Itamar trazia a novidade conectado ao passado e a seus antepassados, buscando através da liberdade, a autenticidade de sua música. Descendente de africanos, cresceu ouvindo samba, participando de rodas de batuque de umbigada (dança tradicional brasileira com raízes na cultura afro-brasileira) e batuques de terreiro. Bisneto de escravos angolanos, seu pai era pai de santo de terreiro de candomblé. O pai tocava os pontos do terreiro e ele tocava atabaque nos rituais. Itamar trazia o ritmo plasmado no sangue.
Sobre essa primeira formação musical de Itamar, Garcia aponta:
Segundo Maria Betânia Amoroso, as referências musicais mais antigas de Itamar estavam associadas às lembranças do seu pai, Januário de Assumpção, que era pai-de-santo, peça chave no comando de um terreiro de candomblé na cidade de Tietê (…) no qual Itamar tocava atabaque. Ou seja, as referências mais antigas estavam associadas às lembranças do pai e ao primeiro palco que Itamar pisou, o terreiro. Para Amoroso, em síntese, a música encantatória, como ritmo forte marcado pelas batidas e capaz de fazer o corpo despertar para o transe, era a sua base musical, e sobre essa base ele iria construir uma obra inteira (Garcia, 2015:17)
Itamar era autodidata, ouvinte de rádio e além dessa primeira escuta, dos batuques do terreiro e da umbigada, trazia referências musicais do samba, do blues e do reggae, de artistas como Jimi Hendrix, Bob Marley, Hermeto Pascoal, Elis Regina e Paulinho da Viola.

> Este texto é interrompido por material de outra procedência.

**src/hw/rtl/rmq_pkg.sv**
```systemverilog
// shared types, constants and helper functions of the rotation matrix to quaternion converter
package rmq_pkg;

	localparam int Q_W       = 32;  // width of every rotation, translation and quaternion word
	localparam int IN_N      = 12;  // words in one input beat
	localparam int OUT_N     = 4;   // quaternion words in one output beat
	localparam int RAD_W     = 62;  // radicand, remainder and shifted-root width
	localparam int ROOT_W    = 31;  // bits of every root
	localparam int MAG_W     = 33;  // magnitude of an off-diagonal sum
	localparam int QB_W      = 32;  // quotient bits kept by the divider chain
	localparam int WRK_W     = 36;  // signed working width of the front-end sums
	localparam int NR        = 5;   // roots taken side by side
	localparam int HALF_SH   = 28;  // half root: radicand is a * 2^28
	localparam int PIV_SH    = 29;  // pivot root: radicand is a * 2^29
	localparam int DIV_SH    = 28;  // s / (4p) is s * 2^28 / p
	localparam int OVF_SH    = 4;   // quotient reaches 2^32 when mag >= 16 p
	localparam int CFG_W     = 31;
	localparam int CFG_IDX_W = 2;

	// root lanes
	localparam int LW = 0;
	localparam int LX = 1;
	localparam int LY = 2;
	localparam int LZ = 3;
	localparam int LP = 4;

	// trace-branch word slots, same order as the output beat
	localparam int QX = 0;
	localparam int QY = 1;
	localparam int QZ = 2;
	localparam int QW = 3;

	localparam logic [CFG_W-1:0] ZERO_THR_RST = 31'd16;
	localparam logic [CFG_W-1:0] POS_TOL_RST  = 31'd66;

	typedef enum logic [CFG_IDX_W-1:0] {
		REG_ZERO_THR = 2'd0,
		REG_POS_TOL  = 2'd1
	} reg_idx_t;

	typedef enum logic [1:0] {
		PIV_X = 2'd0,
		PIV_Y = 2'd1,
		PIV_Z = 2'd2
	} piv_t;

	typedef struct packed {
		logic             neg_x;
		logic             neg_y;
		logic             neg_z;
		piv_t             piv;
		logic [MAG_W-1:0] mag_a;
		logic [MAG_W-1:0] mag_b;
		logic             neg_a;
		logic             neg_b;
		logic             imprecise;
	} side_t;

	typedef struct packed {
		logic [NR-1:0][RAD_W-1:0] rem;
		logic [NR-1:0][RAD_W-1:0] res;
		side_t                    side;
	} sq_t;

	typedef struct packed {
		logic [RAD_W-1:0]            rem_a;
		logic [RAD_W-1:0]            rem_b;
		logic [QB_W-1:0]             q_a;
		logic [QB_W-1:0]             q_b;
		logic                        ovf_a;
		logic                        ovf_b;
		logic [ROOT_W-1:0]           p;
		logic [OUT_N-1:0][Q_W-1:0]   tq;
		logic                        use_trace;
		piv_t                        piv;
		logic                        neg_a;
		logic                        neg_b;
		logic                        imprecise;
	} dv_t;

	// apply sign and saturate an unsigned quotient to the signed output range
	function automatic logic [Q_W-1:0] sat_quot(input logic [QB_W-1:0] q, input logic ovf,
			input logic neg);
		logic [Q_W-1:0] r;
		if (!neg) begin
			if (ovf || q[QB_W-1]) r = {1'b0, {(Q_W-1){1'b1}}};
			else r = q;
		end else begin
			if (ovf || (q > {1'b1, {(QB_W-1){1'b0}}})) r = {1'b1, {(Q_W-1){1'b0}}};
			else r = -q;
		end
		return r;
	endfunction

	// signed output word from a root magnitude
	function automatic logic [Q_W-1:0] signed_root(input logic [ROOT_W-1:0] h, input logic neg);
		logic [Q_W-1:0] m;
		m = Q_W'(h);
		return neg ? -m : m;
	endfunction

endpackage

```
**src/hw/rtl/rmq_sqrt_cell.sv**
```systemverilog
// one digit step of five square roots taken side by side
module rmq_sqrt_cell #(
	parameter int STEP = 0
) (
	input  logic         clk,
	input  logic         arst_n,
	input  logic         en,
	input  logic         in_valid,
	input  rmq_pkg::sq_t in,
	output logic         out_valid,
	output rmq_pkg::sq_t out
);

	localparam logic [rmq_pkg::RAD_W-1:0] BIT = rmq_pkg::RAD_W'(1) << (2 * STEP);

	rmq_pkg::sq_t nxt;
	logic         valid_q;
	rmq_pkg::sq_t data_q;

	always_comb begin
		logic [rmq_pkg::RAD_W-1:0] t;
		nxt = in;
		for (int n = 0; n < rmq_pkg::NR; n++) begin
			t = in.res[n] + BIT;
			if (in.rem[n] >= t) begin
				nxt.rem[n] = in.rem[n] - t;
				nxt.res[n] = (in.res[n] >> 1) + BIT;
			end else begin
				nxt.res[n] = in.res[n] >> 1;
			end
		end
	end

	always_ff @(posedge clk or negedge arst_n) begin
		if (!arst_n) valid_q <= 1'b0;
		else if (en) valid_q <= in_valid;
	end

	always_ff @(posedge clk) begin
		if (en) data_q <= nxt;
	end

	assign out_valid = valid_q;
	assign out       = data_q;

endmodule

```
**config.mk**
```make
export PLATFORM = sky130hd
export DESIGN_NAME = rmq_sqrt_cell
export DESIGN_NICKNAME = d
export VERILOG_FILES = /design/src/hw/rtl/rmq_pkg.sv /design/src/hw/rtl/rmq_sqrt_cell.sv
export SDC_FILE = /design/constraint.sdc
export NUM_CORES = 2
export LEC_CHECK = 0
export ABC_AREA = 0
export BUFFER_PORTS_ARGS = -buffer_cell sky130_fd_sc_hd__buf_4
export CORE_AREA = 3 3 544 546
export DETAILED_ROUTE_END_ITERATION = 12
export DIE_AREA = 0 0 547 549
export GPL_ROUTABILITY_DRIVEN = 0
export PLACE_DENSITY = 0.35
export SETUP_SLACK_MARGIN = 0.3
export SYNTH_ARGS = -nofsm -noshare
export SYNTH_HDL_FRONTEND = slang
export SYNTH_SLANG_ARGS = --single-unit
```
**constraint.sdc**
```tcl
create_clock -name clk -period 2.43 [get_ports clk]
set_clock_uncertainty 0.1 [all_clocks]
set_input_delay 0.486 -clock clk [delete_from_list [all_inputs] [get_ports clk]]
set_output_delay 0.486 -clock clk [all_outputs]
set_load 0.05 [all_outputs]
```
; ---- After elaboration in Yosys (flattened, before gate mapping)
; Cells that the tools add are included.
[totals]
reg_bits = 695
word_cells = 55
out_inout_bits = 695
[classes]
n_addsub = 15
n_lt_le_gt_ge = 5
mux = 10
[op_table]
columns = cell, n
row1 = 61-bit by 1-bit adder with 62-bit output (second input constant), 5
row2 = 62-bit by 1-bit adder with 62-bit output (second input constant), 5
row3 = 62-bit greater-or-equal comparator, 5
row4 = 62-bit two-way mux, 5
row5 = 62-bit subtractor, 5
row6 = 61-bit two-way mux, 5

; ---- Longest topological paths before layout
[logic_depth]
depth_word = 3
mapped_depth = 27

; ---- Worst setup path before layout
; Ideal clock, no wire load.
[synth_timing]
kind = input -> register
from = in in[137] (netlist name)
to = reg data_q, in the netlist out[153], data pin
t_required_ps = 2072
path_stages = 24
arrival_ps = 5405
setup_ps = 258
slack_ps = -3332
n_path_buf = 3
path_cell_list = ha_1 > and3_1 > and3_1 > and3_1 > and4_1 > and3_1 > clkbuf_1 > nand2_1 > nor4_1 > nand3_1 > xor2_1 > ha_1 > clkbuf_1 > nand3_1 > nor4_1 > nand3_1 > or4_1 > a31oi_1 > a211o_1 > buf_2 > nand2_1 > nor2_1 > nand4_1 > xnor2_1
[synth_rtl]
columns = element, line
row1 = from (decl), rmq_sqrt_cell.sv:9  ; input rmq_pkg::sq_t in,
row2 = to (signal assigned), rmq_sqrt_cell.sv:40  ; if (en) data_q <= nxt;
row3 = to (decl), rmq_sqrt_cell.sv:18  ; rmq_pkg::sq_t data_q;

==> results.txt <==
Outcome - finished, violations left
Failing checks - setup timing
Fraction of layout cells with a size suffix above 1 - 0.501
Syn nets - 6973
Die area - 0.300 mm²
Worst EP required - 2.92 ns
NumNets Final - 11600
Clk buf depth - 4
Ys async rst share - 0.00144
P&R area growth vs syn - 98.1%
Final hold violations - 0
Register share of total power - 0.276
Fmax - 205 MHz
Sw Ratio - 0.385
Max Cap Viol - 0
Most frequent CP cell - and3_4
Multi-input gate area - 0.0372 mm²
Post-DP HPWL - 316 mm
Post-route cell area - 0.107 mm²
Number of remaining DRC errors - 0
Leakage - 46.8 nW
Pre-Repair DR Iteration Count - 5
I/O Buffers - 1392
Slew Limit Fails - 0
Vias in the first global route - 68300
Share of Yosys cell area claimed by the top area cell type - 0.387
Path depth of the worst reg2reg path - 1
WL final - 383 mm
Commonest non-fill, non-tap cell in the layout - buf_4
Psw - 21.9 mW
Vias/cell - 4.51
Synthesis Warnings - 0
Clock power frac - 0.276
Hold depth - 5
Slew HR - 0.530
HP Class - input pin to register
Number of flops mapped to enable cells by yosys - 694
Power Internal - 35.0 mW
Gr ovfl total - 0
Die X - 547 µm
CTS Buf Count - 102
Rows - 198
TritonCTS Sinks - 695
VDD IR-drop max - 664 µV
Sequential share of the synthesized area - 0.387
First-pass GRT wire length - 523 mm
Pwr Density - 533 mW/mm²
Initial Utilization - 0.185
Commonest non-fill, non-tap cells in the layout - buf_4, edfxtp_1, dlygate4sd3_1
Setup WS post-layout - -2.45 ns
Minimum clock period - 4.88 ns
Crit-path max FO - 7
Top_reg_cell synth - edfxtp_1
CORE AREA - 0.291 mm²
Hold slack - 0.0579 ns
Die Y - 549 µm
Post-synth cell types - 93
Via count - 65700
Post-synth top area cell - edfxtp_1
Syn Inst Count - 5950
Routed Antenna Nets - 0
Fill cell count - 29900
Comb pwr share - 0.448
Initial antenna violation count - 116
Critical Path AT - 5.37 ns
Crit-path slowest cell - or4_4
Top cells by area, synth - edfxtp_1, xnor2_1, ha_1
Post-synthesis register bit count - 695
Critical path's largest stage delay - 0.49 ns
Clock Pin Slew Worst Setup and Hold Paths - 0.06 ns
Routed len/inst - 26.2 µm
Worst-Margin Slew - 0.700 ns
Largest net degree at the start of global routing - 76
Clock Latency Late Sink - 0.82 ns
CTS H-tree lvls - 3
CTS root buffer - clkbuf_16
Kind of critical path - input pin to register
# IOs - 1393
Avg Inst Size Synth - 9.06 µm²
DP Area - 0.0884 mm²
Finish-stage setup viols - 620
Crit share post-route - 2.01
TritonCTS clock tree - done
RSZ-0062 raised after global routing - true
Storage cell area - 0.0209 mm²
Synthesized cell area - 0.0539 mm²
Global Route Usage Sum - 0.242
1st-iter DRT viols - 4342
Startpoint class of the critical path - input pin
CP Capture Type - register
[per-layer routing]
layer / track usage / vias to the layer above / wire, µm
met1: 0.286 / 32000 / 153000
li1: - / 30900 / -
met3: 0.0482 / 553 / 21900
met4: 0.110 / 50 / 19100
met2: 0.422 / 2172 / 188000
met5: 0 / - / 353
[cell type report]
| class | count | share of cell area |
|---|---|---|
| flip-flops and latches | 695 | 0.195 |
| multi-input cells | 4857 | 0.348 |
| clock buffers | 118 | 0.0249 |
| well taps | 3900 | 0.0457 |
| diodes | 50 | 0.00117 |
| clock inverters | 63 | 0.00674 |
| repair buffers | 4786 | 0.373 |
| inverters | 116 | 0.00408 |
[worst max-delay path: cells and delay by family]
family          cells  cell delay [ns]
fa+ha+maj           2             0.60
buf+inv             7             0.85
xor+xnor            2             0.33
compound gates      2             0.44
simple gates       14             2.61
[final timing paths]
check | from | end | slack [ns]
max | in[137] | out[150] | -2.45
min | in[531] | out[531] | 0.06
max reg2reg | out_valid | out_valid | 1.58
min reg2reg | out_valid | out_valid | 0.42
max in group asynchronous | arst_n | out_valid | 1.74
min in group asynchronous | arst_n | out_valid | 0.39
[cell families after synthesis]
| family | share of synthesized area |
|---|---|
| simple gates | 0.198 |
| compound gates | 0.152 |
| xor+xnor | 0.144 |
| flops | 0.387 |
| buf+inv | 0.0292 |
| fa+ha+maj | 0.0762 |
| mux | 0.0135 |
[repair_timing]
item,in CTS,in global routing
setup buffers,219,86
hold buffers,566,5
resized for setup,952,289
pin swaps,341,155
endpoints found under the hold margin,565,5
setup endpoints to repair,799,750
gates cloned,24,13
[through the flow]
step	power, mW	setup slack [ns]	std cells	TNS (ns)	utilization
after floorplan	26.4	-2.50	5950	-1406.62	-
after global placement	38.2	-3.81	13400	-2037.40	0.304
after detailed placement	38.1	-3.77	13400	-2028.82	0.304
after CTS	56.9	-2.36	14400	-1210.51	0.358
after global routing	59.3	-2.55	14600	-1378.87	0.367
final	56.8	-2.45	14600	-1306.58	0.367
[synthesized netlist by cell type, types with 6 or more instances]
master,number
xor2_1,409
edfxtp_1,694
a2111oi_0,8
a211o_1,8
o2111ai_1,6
a21oi_1,559
o31ai_1,27
nor3b_1,7
xnor2_1,479
nor2_1,558
mux2_2,57
a221oi_1,7
or2_2,26
and2_1,45
a21boi_0,6
a41oi_1,11
clkbuf_1,212
a31oi_1,39
and4_1,20
a211oi_1,28
o21a_1,32
ha_1,320
buf_2,43
o211ai_1,22
nand3_1,243
nor3_1,119
a21o_1,187
nor4_1,41
o21bai_1,75
o22ai_1,9
nand3b_1,7
or3_1,36
nand2_1,663
nor2b_1,45
inv_1,116
nand4_1,205
or4_1,11
nand2b_1,47
o21ai_1,17
o21ai_0,245
and3_1,126
buf_1,22
[registers in the layout, indices dropped and copies added (netlist names)]
signal     flops
out          694
out_valid      1
[power by group through the flow]
stage / logic (mW) / clock network (mW) / registers (mW)
global placement: 22.2 / 0 / 16.0
global route: 26.8 / 16.7 / 15.8
CTS: 24.8 / 16.3 / 15.8
finish: 25.5 / 15.7 / 15.7
detailed placement: 22.1 / 0 / 15.9
floorplan: 6.37 / 0 / 20.1
No activity file was read; power rests on OpenSTA's default activity.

Logo se entende a importância de Itamar no contexto da Vanguarda: ele chega para inovar o som e a palavra. Agudizar os sentidos. Exaltar os ânimos. Despertar almas cansadas. Afirmar posições. Revelar beleza na atonalidade. Inventar vinhetas e tudo mais que vier na veneta. E acima de tudo, inaugurar um estado de liberdade às composições. Excêntrico, sintético, teatral, poético, Itamar persegue a liberdade, colocando sua linguagem à serviço de construir uma obra completamente singular, às próprias custas. Sob a soma das penas.
A Vanguarda, sem dúvida alguma, marca um tempo de inovação, preenchido de valores como liberdade, experimentalismo, independência e contracultura. Traz o componente novo na fronteira com o experimentalismo dentro de um movimento marginal, nada convencional, rompendo com os moldes estabelecidos. É nessa fronteira entre o popular e o experimental, entre o conservador e o transgressor, entre a repressão e a liberdade em compor que a Vanguarda se localiza. Nela observa-se um atravessamento bem característico, alterando o modo de se fazer arte na cidade de São Paulo, um atravessamento arquetípico. Essa passagem tão bem caracterizada, esse modo de transitar, de atravessar, me parece bem ilustrativo da condução de Hermes. Mas poderia ser de Exu. Vejamos.
Exu e Hermes: mitologias do atravessamento
Hermes é conhecido como o mensageiro dos deuses. É um deus fronteiriço, está sempre nas fronteiras, portanto é um deus marginal. Veloz, astuto, ardiloso. Atua na comunicação entre os deuses e os mortais, assim como guia as almas dos mortos para o submundo. Mediador pela linguagem, traz um tipo de comunicação que é paradoxal, não linear e com muitos níveis de sentido. É uma figura crucial na compreensão das transições e dos limites.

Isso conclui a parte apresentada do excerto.